Consider the Reynolds Transport Theorem in the following form: $$ \frac{d}{dt}\int_V{\rho}\boldsymbol{v} \ dV = \int_V{\frac{\partial(\rho\boldsymbol{v})}{\partial t}} \ dV + \int_S{(\rho\boldsymbol{v})(\boldsymbol{v}\boldsymbol{n})} \ dS $$ where $\boldsymbol{n}$ is the normal vector, $\rho$ density, and $\boldsymbol{v}$ velocity. $S$ and $V$ denote the surface and volume a fixed control volume.
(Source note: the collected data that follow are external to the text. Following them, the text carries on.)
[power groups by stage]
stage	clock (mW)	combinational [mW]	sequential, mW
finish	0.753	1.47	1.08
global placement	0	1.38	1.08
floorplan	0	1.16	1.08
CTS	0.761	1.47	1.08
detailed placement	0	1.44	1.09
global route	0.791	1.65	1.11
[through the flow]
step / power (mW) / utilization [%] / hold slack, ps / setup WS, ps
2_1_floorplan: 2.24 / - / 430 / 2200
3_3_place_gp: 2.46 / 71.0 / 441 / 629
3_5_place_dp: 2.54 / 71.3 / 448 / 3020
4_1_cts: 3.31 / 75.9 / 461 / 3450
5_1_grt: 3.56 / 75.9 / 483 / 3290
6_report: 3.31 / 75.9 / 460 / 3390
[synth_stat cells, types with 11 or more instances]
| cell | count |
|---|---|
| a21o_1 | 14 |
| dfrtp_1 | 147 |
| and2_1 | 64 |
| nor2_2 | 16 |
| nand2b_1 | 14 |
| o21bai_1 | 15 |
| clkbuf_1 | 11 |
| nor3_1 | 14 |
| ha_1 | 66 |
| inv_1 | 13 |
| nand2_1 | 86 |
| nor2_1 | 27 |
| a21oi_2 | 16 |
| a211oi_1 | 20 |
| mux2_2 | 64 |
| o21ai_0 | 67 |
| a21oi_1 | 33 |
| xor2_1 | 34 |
### config.mk
export PLATFORM = sky130hd
export DESIGN_NAME = char_move_ctrl
export DESIGN_NICKNAME = d
export VERILOG_FILES = /design/src/rtl/zelda_pkg.sv /design/src/rtl/char_move_ctrl_dir_target.sv /design/src/rtl/char_move_ctrl.sv
export SDC_FILE = /design/constraint.sdc
export NUM_CORES = 1
export LEC_CHECK = 0
export ABC_AREA = 1
export ABC_CLOCK_PERIOD_IN_PS = 3700
export CORE_MARGIN = 5
export CORE_UTILIZATION = 40
export DETAILED_ROUTE_END_ITERATION = 16
export PLACE_DENSITY_LB_ADDON = 0.3
export SLEW_MARGIN = 30
export SYNTH_ARGS = -nofsm -noshare
export SYNTH_HDL_FRONTEND = slang
export SYNTH_SLANG_ARGS = --single-unit
### constraint.sdc
create_clock -name clock -period 3.7 [get_ports clock]
set_input_delay 0.74 -clock clock [delete_from_list [all_inputs] [get_ports clock]]
set_output_delay 0.74 -clock clock [all_outputs]
set_load 0.01 [all_outputs]
### src/rtl/zelda_pkg.sv
// Shared constants for the player movement path: direction codes, screen size, tile size, FSM states.
// Latency: n/a (constants and one pure helper function).
// Backpressure: n/a.
package zelda_pkg;

  // Direction codes; opposite pairs differ only in bit 0.
  localparam logic [1:0] UP    = 2'b00;
  localparam logic [1:0] DOWN  = 2'b01;
  localparam logic [1:0] LEFT  = 2'b10;
  localparam logic [1:0] RIGHT = 2'b11;

  localparam int SCREEN_W = 320;
  localparam int SCREEN_H = 240;
  localparam int TILE     = 16;

  typedef enum logic [1:0] {
    ST_IDLE  = 2'd0,
    ST_CHECK = 2'd1,
    ST_MOVE  = 2'd2,
    ST_KNOCK = 2'd3
  } state_t;

  function automatic logic [1:0] opposite_dir(input logic [1:0] d);
    return {d[1], ~d[0]};
  endfunction

endpackage
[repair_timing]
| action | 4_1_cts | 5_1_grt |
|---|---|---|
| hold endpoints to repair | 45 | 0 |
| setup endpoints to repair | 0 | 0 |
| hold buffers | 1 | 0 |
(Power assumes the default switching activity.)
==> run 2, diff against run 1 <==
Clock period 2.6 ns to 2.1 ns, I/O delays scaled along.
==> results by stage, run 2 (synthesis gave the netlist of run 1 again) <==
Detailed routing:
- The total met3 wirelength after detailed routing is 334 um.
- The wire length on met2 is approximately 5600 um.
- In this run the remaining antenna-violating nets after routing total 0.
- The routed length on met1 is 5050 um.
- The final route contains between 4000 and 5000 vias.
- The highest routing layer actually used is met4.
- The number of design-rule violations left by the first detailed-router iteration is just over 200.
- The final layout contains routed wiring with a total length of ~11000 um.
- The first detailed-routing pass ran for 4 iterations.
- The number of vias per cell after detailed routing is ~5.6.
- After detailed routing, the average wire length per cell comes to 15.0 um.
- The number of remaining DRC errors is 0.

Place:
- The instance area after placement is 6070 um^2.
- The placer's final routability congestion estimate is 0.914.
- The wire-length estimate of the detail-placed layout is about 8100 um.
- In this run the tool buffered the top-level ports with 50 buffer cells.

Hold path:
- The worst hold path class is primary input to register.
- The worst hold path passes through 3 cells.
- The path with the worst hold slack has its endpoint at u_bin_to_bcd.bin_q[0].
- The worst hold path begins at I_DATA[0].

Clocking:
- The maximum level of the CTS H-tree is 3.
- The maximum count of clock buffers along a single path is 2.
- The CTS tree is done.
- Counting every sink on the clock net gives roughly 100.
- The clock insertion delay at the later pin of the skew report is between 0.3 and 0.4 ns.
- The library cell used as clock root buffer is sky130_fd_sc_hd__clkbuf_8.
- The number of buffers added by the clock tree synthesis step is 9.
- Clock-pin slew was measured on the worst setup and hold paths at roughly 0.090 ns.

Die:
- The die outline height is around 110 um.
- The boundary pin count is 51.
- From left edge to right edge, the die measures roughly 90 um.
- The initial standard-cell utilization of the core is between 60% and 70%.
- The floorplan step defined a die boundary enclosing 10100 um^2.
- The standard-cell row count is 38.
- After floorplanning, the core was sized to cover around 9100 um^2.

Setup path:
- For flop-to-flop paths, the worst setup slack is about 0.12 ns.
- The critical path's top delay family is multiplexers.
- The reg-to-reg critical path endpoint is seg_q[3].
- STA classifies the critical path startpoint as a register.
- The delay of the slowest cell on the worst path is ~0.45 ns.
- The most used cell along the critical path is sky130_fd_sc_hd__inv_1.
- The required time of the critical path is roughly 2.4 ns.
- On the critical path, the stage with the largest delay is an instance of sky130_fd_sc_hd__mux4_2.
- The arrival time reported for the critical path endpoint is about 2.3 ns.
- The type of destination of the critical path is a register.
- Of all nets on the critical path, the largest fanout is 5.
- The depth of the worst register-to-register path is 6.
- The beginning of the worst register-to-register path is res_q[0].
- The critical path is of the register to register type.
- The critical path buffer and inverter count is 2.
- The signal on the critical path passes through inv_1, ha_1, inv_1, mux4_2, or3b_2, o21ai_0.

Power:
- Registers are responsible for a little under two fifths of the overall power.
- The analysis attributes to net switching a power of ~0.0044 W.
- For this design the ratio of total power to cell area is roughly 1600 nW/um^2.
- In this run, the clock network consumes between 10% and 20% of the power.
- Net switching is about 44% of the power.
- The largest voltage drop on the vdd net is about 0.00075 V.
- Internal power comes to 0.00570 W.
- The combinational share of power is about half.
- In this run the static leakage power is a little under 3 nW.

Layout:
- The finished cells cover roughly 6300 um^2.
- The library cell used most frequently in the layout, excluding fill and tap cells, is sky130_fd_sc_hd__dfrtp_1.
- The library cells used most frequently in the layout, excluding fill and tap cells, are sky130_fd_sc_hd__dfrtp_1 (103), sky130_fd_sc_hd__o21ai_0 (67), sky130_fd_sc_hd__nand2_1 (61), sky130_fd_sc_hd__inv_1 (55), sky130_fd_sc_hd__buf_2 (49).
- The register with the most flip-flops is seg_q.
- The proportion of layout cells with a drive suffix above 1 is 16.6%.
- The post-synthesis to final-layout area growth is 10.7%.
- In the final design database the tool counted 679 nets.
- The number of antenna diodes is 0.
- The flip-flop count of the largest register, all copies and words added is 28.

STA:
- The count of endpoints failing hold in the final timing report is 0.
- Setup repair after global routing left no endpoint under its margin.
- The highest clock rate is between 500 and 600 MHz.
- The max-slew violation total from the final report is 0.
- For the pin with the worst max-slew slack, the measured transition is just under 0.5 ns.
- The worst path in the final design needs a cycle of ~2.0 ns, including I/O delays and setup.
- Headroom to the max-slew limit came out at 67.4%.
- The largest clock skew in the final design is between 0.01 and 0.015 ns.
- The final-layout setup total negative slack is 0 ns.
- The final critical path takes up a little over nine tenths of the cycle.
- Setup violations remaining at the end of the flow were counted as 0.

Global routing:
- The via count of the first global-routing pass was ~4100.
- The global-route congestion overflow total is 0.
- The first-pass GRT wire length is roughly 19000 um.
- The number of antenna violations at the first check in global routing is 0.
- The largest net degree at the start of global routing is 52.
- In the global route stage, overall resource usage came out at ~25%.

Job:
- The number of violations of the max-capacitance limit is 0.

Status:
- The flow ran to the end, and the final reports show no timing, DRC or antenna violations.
## src/rtl/lut_cfg_pkg.sv

```systemverilog
// Shared types and width helpers for the LUT configuration loader.
package lut_cfg_pkg;

  typedef enum logic [1:0] {
    IDLE   = 2'd0,
    LOAD   = 2'd1,
    COMMIT = 2'd2,
    DONE   = 2'd3
  } cfg_state_t;

  // Counter width for n values, never narrower than one bit.
  function automatic int clog2_min1(input int n);
    return (n <= 2) ? 1 : $clog2(n);
  endfunction

endpackage

```

## src/rtl/cfg_word_packer.sv

```systemverilog
// Assembles bitstream words into one LUT frame, least significant word first.
module cfg_word_packer
  import lut_cfg_pkg::*;
#(
  parameter int MEM_SIZE = 16,
  parameter int WORD_W   = 8
) (
  input  logic                clk,
  input  logic                rst_n,
  input  logic                clear,
  input  logic                push,
  input  logic [WORD_W-1:0]   word,
  output logic [MEM_SIZE-1:0] frame,
  output logic                last
);

  localparam int WPF = MEM_SIZE / WORD_W;
  localparam int CW  = clog2_min1(WPF);
  localparam logic [CW-1:0] LAST_IDX = CW'(WPF - 1);

  logic [MEM_SIZE-1:0] assembly;
  logic [CW-1:0]       count;

  assign last = (count == LAST_IDX);

  // frame already contains the word being pushed, so the final word can be
  // committed on the same edge it is accepted.
  always_comb begin
    frame = assembly;
    for (int k = 0; k < WPF; k++) begin
      if (push && (count == CW'(k))) begin
        frame[k*WORD_W +: WORD_W] = word;
      end
    end
  end

  always_ff @(posedge clk or negedge rst_n) begin
    if (!rst_n) begin
      assembly <= '0;
      count    <= '0;
    end else if (clear) begin
      count <= '0;
    end else if (push) begin
      assembly <= frame;
      if (!last) begin
        count <= count + CW'(1);
      end
    end
  end

endmodule

```

## src/rtl/lut_config_loader.sv

```systemverilog
// Loads NUM_TARGETS LUT frames from a word stream and strobes each into its
// target over a shared config_in bus with a one-hot config_en.
module lut_config_loader
  import lut_cfg_pkg::*;
#(
  parameter int MEM_SIZE    = 16,
  parameter int WORD_W      = 8,
  parameter int NUM_TARGETS = 4
) (
  input  logic                   config_clk,
  input  logic                   config_rst_n,
  input  logic                   start,
  input  logic                   in_valid,
  input  logic [WORD_W-1:0]      in_data,
  output logic                   in_ready,
  output logic [MEM_SIZE-1:0]    config_in,
  output logic [NUM_TARGETS-1:0] config_en,
  output logic                   busy,
  output logic                   done
);

  localparam int TW = clog2_min1(NUM_TARGETS);
  localparam logic [TW-1:0] LAST_TARGET = TW'(NUM_TARGETS - 1);

  cfg_state_t             state, state_next;
  logic [TW-1:0]          target, target_next;
  logic                   clear, push, last;
  logic [MEM_SIZE-1:0]    frame;
  logic [NUM_TARGETS-1:0] en_next;

  assign push = in_valid && in_ready;

  cfg_word_packer #(
    .MEM_SIZE (MEM_SIZE),
    .WORD_W   (WORD_W)
  ) u_packer (
    .clk   (config_clk),
    .rst_n (config_rst_n),
    .clear (clear),
    .push  (push),
    .word  (in_data),
    .frame (frame),
    .last  (last)
  );

  always_comb begin
    state_next  = state;
    target_next = target;
    clear       = 1'b0;
    case (state)
      IDLE, DONE: begin
        if (start) begin
          state_next  = LOAD;
          target_next = '0;
          clear       = 1'b1;
        end
      end
      LOAD: begin
        if (push && last) begin
          state_next = COMMIT;
        end
      end
      COMMIT: begin
        if (target == LAST_TARGET) begin
          state_next = DONE;
        end else begin
          state_next  = LOAD;
          target_next = target + TW'(1);
          clear       = 1'b1;
        end
      end
      default: state_next = IDLE;
    endcase

    en_next = '0;
    for (int i = 0; i < NUM_TARGETS; i++) begin
      en_next[i] = (state_next == COMMIT) && (target_next == TW'(i));
    end
  end

  // Outputs are registered from the next state so they line up with it.
  always_ff @(posedge config_clk or negedge config_rst_n) begin
    if (!config_rst_n) begin
      state     <= IDLE;
      target    <= '0;
      in_ready  <= 1'b0;
      busy      <= 1'b0;
      done      <= 1'b0;
      config_en <= '0;
      config_in <= '0;
    end else begin
      state     <= state_next;
      target    <= target_next;
      in_ready  <= (state_next == LOAD);
      busy      <= (state_next == LOAD) || (state_next == COMMIT);
      done      <= (state_next == DONE);
      config_en <= en_next;
      if (push && last) begin
        config_in <= frame;
      end
    end
  end

endmodule

```

## config.mk

```make
export PLATFORM = sky130hd
export DESIGN_NAME = lut_config_loader
export DESIGN_NICKNAME = d
export VERILOG_FILES = /design/src/rtl/lut_cfg_pkg.sv /design/src/rtl/cfg_word_packer.sv /design/src/rtl/lut_config_loader.sv
export SDC_FILE = /design/constraint.sdc
export NUM_CORES = 1
export LEC_CHECK = 0
export CAP_MARGIN = 40
export CORE_MARGIN = 2
export CORE_UTILIZATION = 25
export CTS_CLUSTER_SIZE = 20
export DETAILED_ROUTE_END_ITERATION = 10
export PLACE_DENSITY_LB_ADDON = 0.2
export SETUP_SLACK_MARGIN = 0.3
export SYNTH_ARGS = -nofsm -noshare
export SYNTH_HDL_FRONTEND = slang
export SYNTH_SLANG_ARGS = --single-unit
```

## constraint.sdc

```tcl
create_clock -name config_clk -period 1.8 [get_ports config_clk]
set_input_delay 0.27 -clock config_clk [delete_from_list [all_inputs] [get_ports config_clk]]
set_output_delay 0.27 -clock config_clk [all_outputs]
set_load 0.005 [all_outputs]
```

==> results of run 1 <==
report_power, final:
part	total, mW	switching (mW)	internal [mW]
sequential	1.37	0.200	1.17
clock	0.672	0.261	0.410
combinational	1.89	0.731	1.16
total	3.94	1.19	2.75
worst max-delay path, cell delays in order (launching register included):
cell and delay, ns:
dfrtp_1 0.43, ha_4 0.33, nor2_1 0.06, a21boi_2 0.18, o21ai_2 0.09, buf_4 0.14, ha_2 0.30, inv_1 0.03
layout make-up:
cell class	instances	area, um^2
clock buffers	6	72.6
clock inverters	2	35.0
fillers	526	3380
inverters	7	26.3
multi-input cells	60	647
flip-flops and latches	36	901
well taps	72	90.1
repair buffers	44	427
sequential cells by signal, summed over array words and instances (netlist names):
register           cells
done                   1
config_in             16
u_packer.last          1
in_ready               1
u_packer.assembly      8
busy                   1
state                  2
target                 2
config_en              4
routing by layer:
layer,up-vias,part of all wire
met4,0,0.019
met2,32,0.49
met5,-,0
li1,455,-
met1,495,0.42
met3,9,0.069
timing repair:
item / CTS / global route
pin swaps: 3 / 5
buffers inserted: 5 / 2
gates cloned: 0 / 0
gates resized for setup: 15 / 7
setup endpoints to repair: 15 / 16
logic make-up (layout without fill, tap and decap cells):
logic type,after synthesis,in the layout,share of synthesized area
flip-flops,36,36,0.620
multiplexers,24,24,0.186
AND/OR/NAND/NOR,17,17,0.0723
AO/OA/AOI/OAI,14,14,0.0577
buffers and inverters,8,59,0.0215
adder cells (fa/ha/maj),5,5,0.0430
cells in the final DEF, fill, tap and decap left out, types with 3 or more instances in the layout:
cell             count
clkbuf_8             5
mux2_4               5
dfrtp_1             36
clkdlybuf4s50_1     33
o21ai_2              3
inv_1                5
a21oi_1              4
buf_4                8
nand2_1              3
mux2_2              19
nor2_1               3
ha_4                 3
metrics by stage:
step	setup WS, ns	power [mW]	instances
after floorplan	0.173	2.25	104
final	0.135	3.94	227
after global routing	0.0677	4.22	227
after global placement	0.0370	2.91	212
after CTS	0.179	3.83	225
after detailed placement	-0.00985	2.96	212
how the worst max path moves through the flow:
| stage | slack [ns] | endpoint | start | depth (start not counted) |
|---|---|---|---|---|
| 2_1_floorplan | 0.17 | u_packer.assembly[0]$_DFFE_PN0P_ | state[0]$_DFF_PN0_ | 6 |
| 3_3_place_gp | 0.04 | config_en[2]$_DFF_PN0_ | start | 8 |
| 3_5_place_dp | -0.01 | config_en[1]$_DFF_PN0_ | start | 8 |
| 4_1_cts | 0.18 | config_en[1]$_DFF_PN0_ | state[1]$_DFF_PN0_ | 8 |
| 5_1_grt | 0.07 | config_en[1]$_DFF_PN0_ | state[1]$_DFF_PN0_ | 8 |
| 6_report | 0.14 | busy$_DFF_PN0_ | state[1]$_DFF_PN0_ | 7 |
==> run summary, run 1 <==
Max-cap viol count: 0
Crit path time final: 1.66 ns
Met2 Usage GRT: 0.165
Vias: 991
Global route total overflow: 0
Final instance area: 2200 um^2
Antenna violations before repair: 0
Register area share after synthesis: 0.620
Number of synthesized register bits: 36
Slew Limit Fails: 0
Post-synth ARST share: 1.00
Final nets: 171
# DRC: 0
Pre-antenna DRT Iters: 2
First-pass GRT wire length: 4.80 mm
Ant diodes: 0
Initial Util: 0.261
Vias in the first global route: 1042
Placer Congestion: 0.730
Final Core Density: 0.394
Met3 capacity usage during global routing: 0.0404
R2R setup slack: 0.14 ns
Drt via density: 4.37
Share of cells above drive strength 1: 0.413
Maximum clock path buffer count: 2
Most frequent cells after synthesis: dfrtp_1 (36), mux2_2 (24), inv_1 (7)
Die area: 6440 um^2
Post-Syn Area: 1450 um^2
Crit-path max FO: 5
Final Setup Violations: 0
Hold slack final: 0.0692 ns
Worst hold path type: in -> async
H-tree depth: 2
Final cycle utilization of the critical path: 0.925
Cell Pwr Density: 1790 nW/um^2
Slew margin rel.: 0.479
Met1 Resource Use GR: 0.108
FF-to-FF End: busy$_DFF_PN0_
GR peak layer: met2
Synth Net Count: 121
Library cells used by synthesis: 20
Clock Sinks: 36
Largest net degree at the start of global routing: 37
Die Y: 80.3 um
Final Hold Viols: 0
Post-CTS Hold Fix Bufs: 0
Routed len/inst: 12.7 um
Clk_lat worst skew: 0.28 ns
Main synth FF type: dfrtp_1
Die width: 80.3 um
RSZ-0062 raised after global routing: yes
TritonCTS Buffers: 5
Crit. End Element: register
Initial DRC Count: 10
Tightest Pin Transition: 0.781 ns
CTS root buf: clkbuf_8
Post-place instance area: 1960 um^2
Total Wirelength: 2.89 mm
Ports: 35
Area contributors post-synth: dfrtp_1 (62%), mux2_2 (19%), ha_1 (4.3%)
Type of origin of the critical path: register
GRT Util Overall: 0.0978
Synth Instances: 104
Post-route ant nets: 0
Worst reg2reg path depth: 7
Warnings from Yosys: 0
Area grow syn2layout: 51.2%
WS Path Type: reg -> reg
Most common cell in the netlist: dfrtp_1
Crit path DAT: 1.84 ns
CTS tree: built
Core ar.: 5570 um^2
IO buf count: 34
Synth top area share: 0.620
Worst Clk Skew: 0.00617 ns
DP HPWL: 1.93 mm
Leakage power: 0.946 nW
Area leader, netlist: dfrtp_1
Worst Path Required: 1.98 ns
VDD IR-drop max: 0.734 mV
Row Count: 27
Mapped Avg Cell Area: 14.0 um^2
Outcome: completed
Fmax: 0.601 GHz
R2R Path Start: state[1]$_DFF_PN0_
Count of flip-flops with a built-in enable after synthesis: 0
Clk slew on worst S/H paths: 0.07 ns
Total negative slack: 0 ns
Note: power is estimated with default switching activity, not from simulation.
==> run 2, diff against run 1 <==
- ABC_CLOCK_PERIOD_IN_PS: unset -> 1800
- REMOVE_ABC_BUFFERS: unset -> 1
==> run 2 against run 1 <==
Against the previous run: routed wire length rose by 2.0%; die area did not move; global-route usage rose by 0.53 points; critical path depth did not move; first-iteration DRC count rose by 40%; critical path type unchanged; fmax rose by 2.4%; clock skew fell by 0.0020 ns.
==> run summary, run 2 (synthesis gave the netlist of run 1 again) <==
Outcome: completed
Worst reg2reg path depth: 7 (unchanged)
Final Core Density: 0.385 (-0.00898)
Initial Util: 0.261 (unchanged)
Slew margin rel.: 0.704 (+0.225)
Total Wirelength: 2.95 mm (+2.0%)
Most frequent cells in the layout: dfrtp_1 (34), clkdlybuf4s50_1 (33), mux2_2 (24), buf_4 (8), clkbuf_8 (6)
# DRC: 0 (unchanged)
Finished Layout Cells: 226 (-0.44%)
Routed len/inst: 13.0 um (+2.5%)
GRT Util Overall: 0.103 (+0.00531)
TritonCTS Buffers: 5 (unchanged)
Multi-input gate area: 623 um^2 (-3.7%)
CTS root buf: clkbuf_8
Reg area: 903 um^2 (+0.28%)
Max incr delay on CP: 0.44 ns (about the same)
H-tree depth: 2 (unchanged)
Fillers: 543 (+3.2%)
Crit-path max FO: 5 (unchanged)
Crit. End Element: register
CTS tree: built
Global route total overflow: 0 (unchanged)
Worst hold path type: in -> async
Final Hold Viols: 0 (unchanged)
DP HPWL: 1.91 mm (-1.2%)
RSZ-0062 raised after global routing: yes
Type of origin of the critical path: register
Drt via density: 4.23 (-3.1%)
Worst Clk Skew: 0.00421 ns (-0.00196 ns)
Vias: 956 (-3.5%)
Pre-antenna DRT Iters: 4 (+2)
Post-route ant nets: 0 (unchanged)
Ports: 35 (unchanged)
Placed Cells: 215 (+1.4%)
Initial DRC Count: 14 (+4)
Tightest Pin Transition: 0.444 ns (-0.338 ns)
Final Setup Violations: 0 (unchanged)
Critical path cell sequence: ha_4 > nor2_1 > a21boi_4 > o21ai_2 > buf_4 > ha_1 > inv_1
Area grow syn2layout: 47.8%
Die width: 80.3 um (unchanged)
IO buf count: 34 (unchanged)
Clk_lat worst skew: 0.28 ns (about the same)
Die Y: 80.3 um (unchanged)
Antenna violations before repair: 0 (unchanged)
Cell Pwr Density: 1730 nW/um^2 (-3.6%)
Crit path DAT: 1.81 ns (-0.03 ns)
Fmax: 0.615 GHz (+2.4%)
VDD IR-drop max: 0.638 mV (-13%)
Worst Path Required: 1.99 ns (about the same)
Max FFs per register: 16 (unchanged)
Final Power: 3.71 mW (-5.8%)
Max-cap viol count: 0 (unchanged)
Largest net degree at the start of global routing: 37 (unchanged)
Die area: 6440 um^2 (unchanged)
Total negative slack: 0 ns (unchanged)
Final worst setup slack: 0.175 ns (+0.0392 ns)
Final nets: 170 (-0.58%)
Place WS: 0.0365 ns (+0.0463 ns)
Placer Congestion: 0.820 (+12%)
Vias in the first global route: 1097 (+5.3%)
Final cycle utilization of the critical path: 0.903 (-0.0218)
Row Count: 27 (unchanged)
Maximum clock path buffer count: 2 (unchanged)
Clock Sinks: 36 (unchanged)
Crit path time final: 1.63 ns (-0.0392 ns)
Final instance area: 2150 um^2 (-2.3%)
Biggest register: config_in
Share of cells above drive strength 1: 0.409 (-0.00381)
Post-place instance area: 1930 um^2 (-1.4%)
WS Path Type: reg -> reg
Regs by FF count: config_in (16), u_packer.assembly (8), config_en (4)
Slew Limit Fails: 0 (unchanged)
First-pass GRT wire length: 4.98 mm (+3.9%)
Slowest-stage cell, CP: dfrtp_2
Ant diodes: 0 (unchanged)
Leakage power: 0.916 nW (-3.1%)
Core ar.: 5570 um^2 (unchanged)
Clk slew on worst S/H paths: 0.07 ns (about the same)
Most common cell after layout, fill and taps aside: dfrtp_1
Hold slack final: 0.0191 ns (-0.0502 ns)
## run 2: final timing paths
path	startpoint	endpoint	slack [ns]
max	state[1]$_DFF_PN0_	busy$_DFF_PN0_	0.17
max in group asynchronous	config_rst_n	state[1]$_DFF_PN0_	1.45
max reg2reg	state[1]$_DFF_PN0_	busy$_DFF_PN0_	0.17
min	config_rst_n	config_in[14]$_DFFE_PN0P_	0.02
min in group config_clk	config_in[13]$_DFFE_PN0P_	config_in[13]$_DFFE_PN0P_	0.50
min reg2reg	config_in[13]$_DFFE_PN0P_	config_in[13]$_DFFE_PN0P_	0.50
## run 2: worst max-delay path: cells and delay by family (launching register included)
| kind | cells | cell delay (ns) |
|---|---|---|
| fa+ha+maj | 2 | 0.59 |
| flops | 1 | 0.44 |
| compound gates | 2 | 0.25 |
| buf+inv | 2 | 0.16 |
| simple gates | 1 | 0.08 |
## run 2: timing repair
item                                    4_1_cts  5_1_grt
buffers inserted                              3        0
cloned                                        0        0
endpoints found under the setup margin       17       15
hold buffers                                  0        0
resized for setup                            20       10
pin swaps                                     1        6
## run 2: cell type report
cell class                 instances  area share
multi-input combinational         60       0.290
sequential                        36       0.421
inverter                           7      0.0122
clock buffer                       8      0.0419
timing repair buffer              43       0.193
tap                               72      0.0419
## run 2: where the power goes
part | switching (mW) | internal (mW) | leakage [nW]
logic | 0.687 | 1.07 | 0.429
registers | 0.199 | 1.18 | 0.441
clock network | 0.265 | 0.312 | 0.0455
total | 1.15 | 2.56 | 0.916
## run 2: layer usage
layer | up-vias | global-route usage | part of all wire
li1 | 458 | - | -
met1 | 463 | 0.112 | 0.40
met2 | 27 | 0.176 | 0.51
met3 | 8 | 0.0416 | 0.070
met4 | 0 | 0.0458 | 0.020
met5 | - | 0 | 0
For a steady flow of an incompressible fluid $ \frac{d}{dt}\int_V{\rho}\boldsymbol{v} \ dV $ is zero. Since $\frac{\partial(\rho\boldsymbol{v})}{\partial t} = \rho\frac{\partial\boldsymbol{v}}{\partial t}+\boldsymbol{v}\frac{\partial\rho}{\partial t} $, this terms should also be zero with the given conditions. This implies $\int_S{(\rho\boldsymbol{v})(\boldsymbol{v}\boldsymbol{n})} \ dS = 0 $. Which can not be generally true.
Where is flaw in this argumentation?
EDIT
The following example came up in the discussion: Consider a simple pipe with a 90 degree bend, constant $A$ and influx velocity $\vec{v}_{in}$ (something like this: http://thepipefitting.com/wp-content/uploads/2014/08/90-degree-elbow-drawing.jpg).
$$\int_S{(\rho\boldsymbol{v})(\boldsymbol{v}\boldsymbol{n})} \ dS = \int_{S_I} \begin{pmatrix}0\\v_{in}\end{pmatrix}\left[ \begin{pmatrix}0\\v_{in}\end{pmatrix} \begin{pmatrix}0\\-1\end{pmatrix}\right]dS_I + \int_{S_{II}}{ \begin{pmatrix}v_{out}\\0\end{pmatrix}\left[ \begin{pmatrix}v_{out}\\0\end{pmatrix} \begin{pmatrix}1\\0\end{pmatrix}\right]}dS_{II} = \rho A \begin{pmatrix}v_{out}^2\\-v_{in}^2\end{pmatrix} $$ which does not evaluate to $\begin{pmatrix}0\\0\end{pmatrix}$ since $v_{in}$ is a non-zero velocity.